Indication-specific dosing
| Indication | Dose | Schedule |
| PI conversion from IVIG | 1.37 × IVIG monthly ÷ 4 | Weekly |
| PI maint. | 100-200 mg/kg/wk | Weekly typical |
| CIDP maint. | 200-400 mg/kg/wk | Weekly (after IVIG induction) |
| Frequency | weekly / biweekly / daily push | Patient preference |
Hizentra: 1st SCIG with FDA-approved CIDP maintenance indication (2018).
SCIG vs IVIG comparison
| Factor | SCIG (Hizentra) | IVIG |
| Frequency | Weekly | q3-4wk |
| Trough variation | Low (steady state) | High (peak/trough) |
| Side effects | Local (site rxn) | Systemic (HA, infusion rxn) |
| Setting | Home (POS 12) | Office/AIC/home |
| Per-mg cost | $0.145/mg | ~$0.099/mg |
ICD-10
| Code | For |
D80.x | PI — antibody defects |
D81.x | PI — combined |
D82.x | PI — other |
G61.81 | CIDP (Hizentra maintenance indication) |
Home self-administration (the norm)
- Patient training required (typically 1-3 sessions with infusion nurse)

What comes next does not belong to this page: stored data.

File: config.mk
export PLATFORM = sky130hd
export DESIGN_NAME = mux_na1_arb
export DESIGN_NICKNAME = d
export VERILOG_FILES = /design/src/rtl/mux_na1_arb.sv
export SDC_FILE = /design/constraint.sdc
export NUM_CORES = 1
export LEC_CHECK = 0
export CORE_UTILIZATION = 40
export CTS_CLUSTER_DIAMETER = 120
export DETAILED_ROUTE_END_ITERATION = 16
export GPL_TIMING_DRIVEN = 0
export PLACE_DENSITY_LB_ADDON = 0.1
export SLEW_MARGIN = 20
export SYNTH_ARGS = -nofsm -noshare
export SYNTH_HDL_FRONTEND = slang
export SYNTH_SLANG_ARGS = --single-unit
File: constraint.sdc
create_clock -name clk -period 4.3 [get_ports clk]
set_clock_uncertainty 0.1 [all_clocks]
set_input_delay 0.645 -clock clk [delete_from_list [all_inputs] [get_ports clk]]
set_output_delay 0.645 -clock clk [all_outputs]
set_load 0.01 [all_outputs]
File: src/rtl/mux_na1_arb.sv
// mux_na1_arb: N-to-1 channel multiplexer with a single registered output
// stage. Mode 0 serves a fixed selector; mode 1 arbitrates round-robin among
// valid channels. Each capture is signalled by a one-hot ack.
module mux_na1_arb #(
  parameter int  CHANNELS = 4,
  parameter int  DATA_W   = 2,
  localparam int SEL_W    = $clog2(CHANNELS)
) (
  input  logic                       clk,
  input  logic                       reset,
  input  logic                       mode,
  input  logic [SEL_W-1:0]           selector,
  input  logic [CHANNELS-1:0]        valid_in,
  input  logic [CHANNELS*DATA_W-1:0] data_in,
  input  logic                       ready_out,
  output logic [CHANNELS-1:0]        ack,
  output logic                       valid_out,
  output logic [DATA_W-1:0]          data_out,
  output logic [SEL_W-1:0]           chan_out,
  output logic                       sel_err
);

  // Selector space rounded up to a power of two so an out-of-range index
  // reads a constant-zero valid bit instead of running off the vector.
  localparam int NPOW = 1 << SEL_W;

  // Output stage and arbitration state
  logic              valid_q, valid_d;
  logic [DATA_W-1:0] data_q, data_d;
  logic [SEL_W-1:0]  chan_q, chan_d;
  logic [SEL_W-1:0]  ptr_q, ptr_d;
  logic              sel_err_q, sel_err_d;

  // Arbitration intermediates
  logic              load;
  logic              sel_in_range;
  logic              fx_valid;
  logic              rr_valid;
  logic [SEL_W-1:0]  rr_idx;
  logic              grant_valid;
  logic [SEL_W-1:0]  grant_idx;
  logic [DATA_W-1:0] grant_data;
  logic [NPOW-1:0]   valid_ext;
  logic [DATA_W-1:0] chan_data [CHANNELS];
  logic [SEL_W-1:0]  rot_idx   [CHANNELS];
  logic [CHANNELS-1:0] rot_valid;

  // The stage can take a new word when empty or being drained this cycle.
  assign load         = !valid_q || ready_out;
  assign valid_ext    = NPOW'(valid_in);
  assign sel_in_range = ({1'b0, selector} < (SEL_W+1)'(CHANNELS));
  assign fx_valid     = sel_in_range && valid_ext[selector];

  // Unpack channel data and build the round-robin scan order starting at ptr.
  // ptr is always < CHANNELS, so one conditional subtract gives the modulo.
  for (genvar gi = 0; gi < CHANNELS; gi++) begin : g_chan
    logic [SEL_W:0] sum;
    assign chan_data[gi] = data_in[gi*DATA_W +: DATA_W];
    assign sum           = {1'b0, ptr_q} + (SEL_W+1)'(gi);
    assign rot_idx[gi]   = (sum >= (SEL_W+1)'(CHANNELS))
                         ? SEL_W'(sum - (SEL_W+1)'(CHANNELS))
                         : sum[SEL_W-1:0];
    assign rot_valid[gi] = valid_ext[rot_idx[gi]];
  end

  // Round-robin: the first valid channel in scan order (lowest offset) wins.
  always_comb begin
    rr_valid = 1'b0;
    rr_idx   = '0;
    for (int k = CHANNELS - 1; k >= 0; k--) begin
      if (rot_valid[k]) begin
        rr_valid = 1'b1;
        rr_idx   = rot_idx[k];
      end
    end
  end

  // Pick the grant source by mode and mux out the granted channel's data.
  always_comb begin
    grant_valid = mode ? rr_valid : fx_valid;
    grant_idx   = mode ? rr_idx   : selector;
    grant_data  = '0;
    for (int k = 0; k < CHANNELS; k++) begin
      if (grant_idx == SEL_W'(k)) grant_data = chan_data[k];
    end
  end

  // One-hot ack: only when the stage loads, and never while in reset.
  for (genvar gi = 0; gi < CHANNELS; gi++) begin : g_ack
    assign ack[gi] = !reset && load && grant_valid && (grant_idx == SEL_W'(gi));
  end

  // Next-state for the output stage, the rotation pointer and the error flag.
  always_comb begin
    valid_d   = valid_q;
    data_d    = data_q;
    chan_d    = chan_q;
    ptr_d     = ptr_q;
    sel_err_d = sel_err_q;
    if (load) begin
      valid_d = grant_valid;
      if (grant_valid) begin
        data_d = grant_data;
        chan_d = grant_idx;
      end
      if (mode && grant_valid) begin
        ptr_d = (grant_idx == SEL_W'(CHANNELS - 1)) ? '0 : grant_idx + SEL_W'(1);
      end
      if (!mode && !sel_in_range) begin
        sel_err_d = 1'b1;
      end
    end
  end

  // State registers; reset discards any in-flight word immediately.
  always_ff @(posedge clk or posedge reset) begin
    if (reset) begin
      valid_q   <= 1'b0;
      data_q    <= '0;
      chan_q    <= '0;
      ptr_q     <= '0;
      sel_err_q <= 1'b0;
    end else begin
      valid_q   <= valid_d;
      data_q    <= data_d;
      chan_q    <= chan_d;
      ptr_q     <= ptr_d;
      sel_err_q <= sel_err_d;
    end
  end

  assign valid_out = valid_q;
  assign data_out  = data_q;
  assign chan_out  = chan_q;
  assign sel_err   = sel_err_q;

endmodule
; Yosys cells after proc, flatten, opt, wreduce, memory -nomap -nowiden
; Cells that the tools add are included.
; W data, S select, Z words.
[totals]
word_cells = 66
input_bits = 18
reg_bits = 7
[op_classes]
muxes = 29
n_eq_ne = 3
reduce_logical = 13
add_sub_neg = 8
n_lt_le_gt_ge = 9
[ops]
columns = cell, n
row1 = $mux W2, 14
row2 = $lt A2 B3 Y1 const B, 5
row3 = $bmux W1 S2, 5
row4 = $mux W1, 10
row5 = $ge A3 B3 Y1 const B, 3
row6 = $sub A2 B1 Y2 const B, 4
row7 = $logic_and A1 B1 Y1, 7
row8 = $add A2 B2 Y3 const B, 2
row9 = $eq A2 B2 Y1 const B, 2
row10 = $reduce_and A2 Y1, 2
row11 = $add A2 B1 Y3 const B, 1
row12 = $ge A2 B3 Y1 const B, 1
row13 = $add A2 B1 Y2 const B, 1
row14 = $eq A2 B1 Y1 const B, 1
row15 = $logic_not A1 Y1, 2
row16 = $logic_not A2 Y1, 1
row17 = $logic_or A1 B1 Y1, 1

; Longest topological paths before layout
[depth]
ltp_word = 15
depth_mapped = 9
mapped_depth_nobuf = 9

; Least setup slack after synthesis
; No wires, ideal clock.
[synth_timing]
path_type = input to output
startpoint = in valid_in[1]
endpoint = out ack[2]
arrival_ns = 2.179
setup_slack_ns = 1.376
path_stages = 6
t_required_ns = 3.555
path_cell_list = or2_1 -> a2111o_1 -> nand4b_1 -> a21boi_0 -> ha_1 -> nor3b_1
[synth_between]
elab_chain_len = 9
elab_cells_between_ends = 23
[synth_lines]
columns = element, line
row1 = from (decl), 13  ; input logic [CHANNELS-1:0] valid_in,
row2 = $bmux W1 S2, 63  ; assign rot_valid[gi] = valid_ext[rot_idx[gi]];
row3 = $mux W1 (implied by the code), 63
row4 = $mux W2 or $mux W1 (tied branches) (4 in series), 71  ; if (rot_valid[k]) begin
row5 = $mux W2 or $mux W1 (tied branches), "81, 80"
row6 = $eq A2 B2 Y1 or $logic_and A1 B1 Y1 (tied branches), 90  ; assign ack[gi] = !reset && load && grant_valid && (grant_idx == SEL_W'(gi));
row7 = $logic_and A1 B1 Y1 (*), 90
row8 = to (decl), 16  ; output logic [CHANNELS-1:0] ack,
; Mark *: on every way between the ends. The rest lies on a longest branch, timed or not. The select of a mux whose other input is x is not followed.

; Worst setup path after layout
[layout_timing]
startpoint = in valid_in[3]
endpoint = out ack[2]
; The elaborated chain is that of the path after synthesis.

==> qor.json <==
{
  "max_root_sink_buffers": {"value": 2},
  "report.final.hold_viol_count": {"value": 0},
  "timing.setup.critical_path_class": {"value": "in -> out"},
  "dr_total_vias": {"value": 636},
  "number_of_inserted_diodes": {"value": 0},
  "main_synth_ff_type": {"value": "sky130_fd_sc_hd__dfrtp_1"},
  "grt_overflow": {"value": 0},
  "cts.hold.buffers_added": {"value": 0},
  "timing.final.crit_period": {"value": 4080, "unit": "ps"},
  "net_switching_power": {"value": 0.000128, "unit": "W"},
  "power_switching_share": {"value": 34.6, "unit": "%"},
  "grt_antenna_before_repair": {"value": 0},
  "routedWlPerCell": {"value": 12.0, "unit": "um"},
  "yosysWarningCount": {"value": 0},
  "post-place-cells": {"value": 115},
  "setup-tns-final": {"value": 0, "unit": "ps"},
  "power.leakage": {"value": 0.438, "unit": "nW"},
  "power_frac_comb": {"value": 52.7, "unit": "%"},
  "first_iter_violations": {"value": 8},
  "tritoncts.num_buffers": {"value": 3},
  "dpl-instance-area": {"value": 966, "unit": "um2"},
  "dp_slack": {"value": 235, "unit": "ps"},
  "drc": {"value": 4},
  "ys_top_cells_by_area": {"value": "sky130_fd_sc_hd__dfrtp_1 26%, sky130_fd_sc_hd__ha_1 7.3%, sky130_fd_sc_hd__mux2_4 6.6%"},
  "netlist_area": {"value": 686, "unit": "um2"},
  "p_seq_share": {"value": 31.9, "unit": "%"},
  "reg2reg_from": {"value": "ptr_q[1]"},
  "worstPathRequired": {"value": 3560, "unit": "ps"},
  "run_status": {"value": "finished with violations"},
  "drive_above_1_share": {"value": 11.7, "unit": "%"},
  "grt_pass1_wl": {"value": 2360, "unit": "um"},
  "cp-startpoint": {"value": "valid_in[3]"},
  "avgViaCountPerCell": {"value": 5.34},
  "synthDistinctLibCells": {"value": 31},
  "totalWireLength": {"value": 1430, "unit": "um"},
  "critPathCapture": {"value": "ack[2]"},
  "dr.pass1.iters": {"value": 10},
  "start_util": {"value": 44.0, "unit": "%"},
  "grt_use_total": {"value": 16.7, "unit": "%"},
  "critPathLaunchType": {"value": "primary input"},
  "floorplan.core_area": {"value": 1560, "unit": "um2"},
  "reg2reg_setup_slack": {"value": 1790, "unit": "ps"},
  "synthArstFlopShare": {"value": 100, "unit": "%"},
  "rsz0062_at_grt": {"value": "false"},
  "setup_viol": {"value": 0},
  "post_synth.cell_area_avg": {"value": 9.39, "unit": "um2"},
  "slew_violations": {"value": 0},
  "worst-path-max-fanout": {"value": 9},
  "final_common_cell": {"value": "sky130_fd_sc_hd__clkdlybuf4s50_1"},
  "worst_setup_hold_path_clk_slew": {"value": 50, "unit": "ps"},
  "maxSlewHeadroom": {"value": 66.9, "unit": "%"},
  "tritoncts": {"value": "done"},
  "cts_setup_buffers": {"value": 0},
  "finalNetCount": {"value": 126},
  "drv.max_cap_violation_count": {"value": 0},
  "design.die.area": {"value": 1880, "unit": "um2"},
  "gp_congestion": {"value": 0.746},
  "internal-power": {"value": 0.000243, "unit": "W"},
  "totalPowerFinal": {"value": 0.000371, "unit": "W"},
  "synth-edff-count": {"value": 0},
  "worst_pin_slew": {"value": 493, "unit": "ps"},
  "hpwl_dp": {"value": 1180, "unit": "um"},
  "cp-end-kind": {"value": "primary output"},
  "synthesis.nets": {"value": 95},
  "synthAdderAreaFrac": {"value": 7.30, "unit": "%"},
  "depth_of_the_cts_h_tree": {"value": 1},
  "final_design_area_no_fill": {"value": 992, "unit": "um2"},
  "synth_mux_area_share": {"value": 15.3, "unit": "%"},
  "worstPathArrival": {"value": 3330, "unit": "ps"},
  "peakVddDrop": {"value": 130, "unit": "uV"},
  "power_frac_clock": {"value": 15.5, "unit": "%"},
  "antenna_left": {"value": 0},
  "synth-seq-cells": {"value": 7},
  "synth_top_area_share": {"value": 25.5, "unit": "%"},
  "synth-seq-area-share": {"value": 25.5, "unit": "%"},
  "mostFrequentLayoutCells": {"value": "26 x sky130_fd_sc_hd__clkdlybuf4s50_1, 9 x sky130_fd_sc_hd__inv_1, 7 x sky130_fd_sc_hd__a21oi_1, 7 x sky130_fd_sc_hd__dfrtp_1"},
  "post_layout_nonfiller_instances": {"value": 119},
  "cts-root-buf": {"value": "sky130_fd_sc_hd__clkbuf_4"},
  "row_count": {"value": 14},
  "areaGrowthSynthToFinish": {"value": 44.7, "unit": "%"},
  "largest_net_degree_at_the_start_of_global_routing": {"value": 10},
  "boundaryPins": {"value": 28},
  "worstHoldPathType": {"value": "reg -> reg"},
  "gate_count_post_synth": {"value": 73},
  "via_count_of_the_first_global_routing_pass": {"value": 572},
  "power_density": {"value": 374, "unit": "nW/um2"},
  "failed_checks": {"value": "DRC"},
  "max_freq": {"value": 245, "unit": "MHz"},
  "portBuffers": {"value": 26},
  "dieHeight": {"value": 43.4, "unit": "um"},
  "postLayoutSetupSlackWorst": {"value": 225, "unit": "ps"},
  "clkSinkCount": {"value": 7},
  "synthSimpleGateAreaFrac": {"value": 23.4, "unit": "%"},
  "synthXorXnorAreaFrac": {"value": 0, "unit": "%"},
  "hold_path_start": {"value": "data_out[0]"},
  "combinational_family_with_the_most_area_after_synthesis": {"value": "simple AND/OR/NAND/NOR gates"},
  "final_min_period_over_clock_period": {"value": 94.8, "unit": "%"},
  "synth_top_area_cell": {"value": "sky130_fd_sc_hd__dfrtp_1"},
  "ff2ff_path_depth": {"value": 9},
  "synth_compound_gate_area_share": {"value": 19.0, "unit": "%"},
  "cts_resized": {"value": 0},
  "floorplan.die.width": {"value": 43.4, "unit": "um"},
  "clock_insertion_delay_at_the_later_pin_of_the_skew_report": {"value": 240, "unit": "ps"},
  "regToRegEndpoint": {"value": "data_out[0]"}
}
## worst min-delay path by stage
stage / end / depth (start not counted)
finish: data_out[0] / 1
global route: data_out[0] / 1
CTS: data_out[0] / 1
detailed placement: data_out[0] / 1
global placement: data_out[1] / 1
floorplan: chan_out[0] / 1
## cell families (layout without fill, tap and decap cells)
logic type | count (synthesis) | after routing
buffers and inverters | 11 | 41
AOI/OAI and AO/OA | 20 | 20
and+or+nand+nor | 24 | 24
other | 1 | 1
muxes | 6 | 6
adders and majority gates | 4 | 4
DFF | 7 | 7
## worst max-delay path: stages
cell,delay [ps]
sky130_fd_sc_hd__clkdlybuf4s50_1,540
sky130_fd_sc_hd__or2_1,270
sky130_fd_sc_hd__a2111o_1,390
sky130_fd_sc_hd__nand4b_1,150
sky130_fd_sc_hd__a21boi_0,280
sky130_fd_sc_hd__ha_1,290
sky130_fd_sc_hd__nor3b_1,200
sky130_fd_sc_hd__clkdlybuf4s50_1,560
## power groups by stage
stage / registers, W / logic [W] / clock network, W
final: 0.000118 / 0.000195 / 0.0000573
after global routing: 0.000121 / 0.000215 / 0.0000645
after CTS: 0.000119 / 0.000197 / 0.0000610
after detailed placement: 0.000118 / 0.000197 / 0
after global placement: 0.000116 / 0.000194 / 0
after floorplan: 0.000118 / 0.000114 / 0
## through the flow
step | hold WS, ps | util (%)
floorplan | 348 | -
global placement | 397 | 62.0
detailed placement | 406 | 62.0
CTS | 427 | 63.6
global route | 429 | 63.6
finish | 424 | 63.6
## flip-flops by register name, summed over array words and instances (netlist names)
| name | count |
|---|---|
| valid_out | 1 |
| chan_out | 2 |
| ptr_q | 2 |
| data_out | 2 |
## routing by layer
metal	global-route usage [%]	vias up	share of wire [%]
li1	-	321	-
met1	22.5	300	48
met2	26.1	13	46
met3	0.417	2	3.6
met4	11.3	0	1.4
met5	0	-	0
## final cells by class
cell class	instances	area (um2)
Buffer	2	27.5
Clock buffer	4	26.3
Fill cell	145	567
Inverter	9	33.8
Multi-Input combinational cell	55	449
Sequential cell	7	175
Tap cell	16	20.0
Timing Repair Buffer	26	260
## cell usage after synthesis, types with 2 or more instances
master	number
sky130_fd_sc_hd__o21ai_0	4
sky130_fd_sc_hd__nand2_1	5
sky130_fd_sc_hd__nand4b_1	2
sky130_fd_sc_hd__a21oi_1	7
sky130_fd_sc_hd__ha_1	4
sky130_fd_sc_hd__nor2_1	2
sky130_fd_sc_hd__o31ai_1	2
sky130_fd_sc_hd__a22o_1	2
sky130_fd_sc_hd__inv_1	9
sky130_fd_sc_hd__or2b_1	2
sky130_fd_sc_hd__mux2_4	3
sky130_fd_sc_hd__nor3b_1	5
sky130_fd_sc_hd__nand2b_1	2
sky130_fd_sc_hd__dfrtp_1	7
Note: power is estimated with default switching activity, not from simulation.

- Multiple infusion sites per session (abdomen, thighs)
- 60-120 min per session via mechanical pump
- Major billing impact: home health vs office (POS 12 most common)
- Some plans: DME benefit (pump) + medical benefit (drug)
SCIG brand interchangeability
| Brand | HCPCS | Mfr |
| Hizentra 20% | J1559 | CSL Behring |
| Cuvitru 20% | J1555 | Takeda |
| Cutaquig 16.5% | J1551 | Octapharma |
| Xembify 20% | J1558 | Grifols |
| Gamunex-C SC | J1561 | Grifols (also IV) |
Payer requirements (May 2026)
| Payer | PA | Requirements |
| UnitedHealthcare | Yes | PI/CIDP dx + IgG levels + training docs; SCIG often preferred over IVIG for stable patients |
| Aetna | Yes | Same + step from IVIG attempt may apply |
| Cigna | Yes | Home infusion vendor |
| Medicare LCD | Yes | FDA-approved indication; DME pump benefit separate |
Medicare reimbursement (Q2 2026)
| Field | Value |
| ASP + 6% | $14.515 / 100 mg unit = $145.15/g |
| 7 g weekly (70 kg, 100 mg/kg) | $1,016.05 |
| 14 g weekly (CIDP 200 mg/kg) | $2,032.10 |
| Annual (PI, weekly) | ~$52,835 |
Patient assistance — CSL Behring
- Phone: 1-877-355-IGIV (1-877-355-4448) AssureSupport
- Hizentra Co-pay Assistance Program (commercial)
- CSL patient assistance for uninsured / Medicare income-tested
Pending SME review. Verify against current CSL label, UHC SCIG LCD, and CMS ASP file at billing time.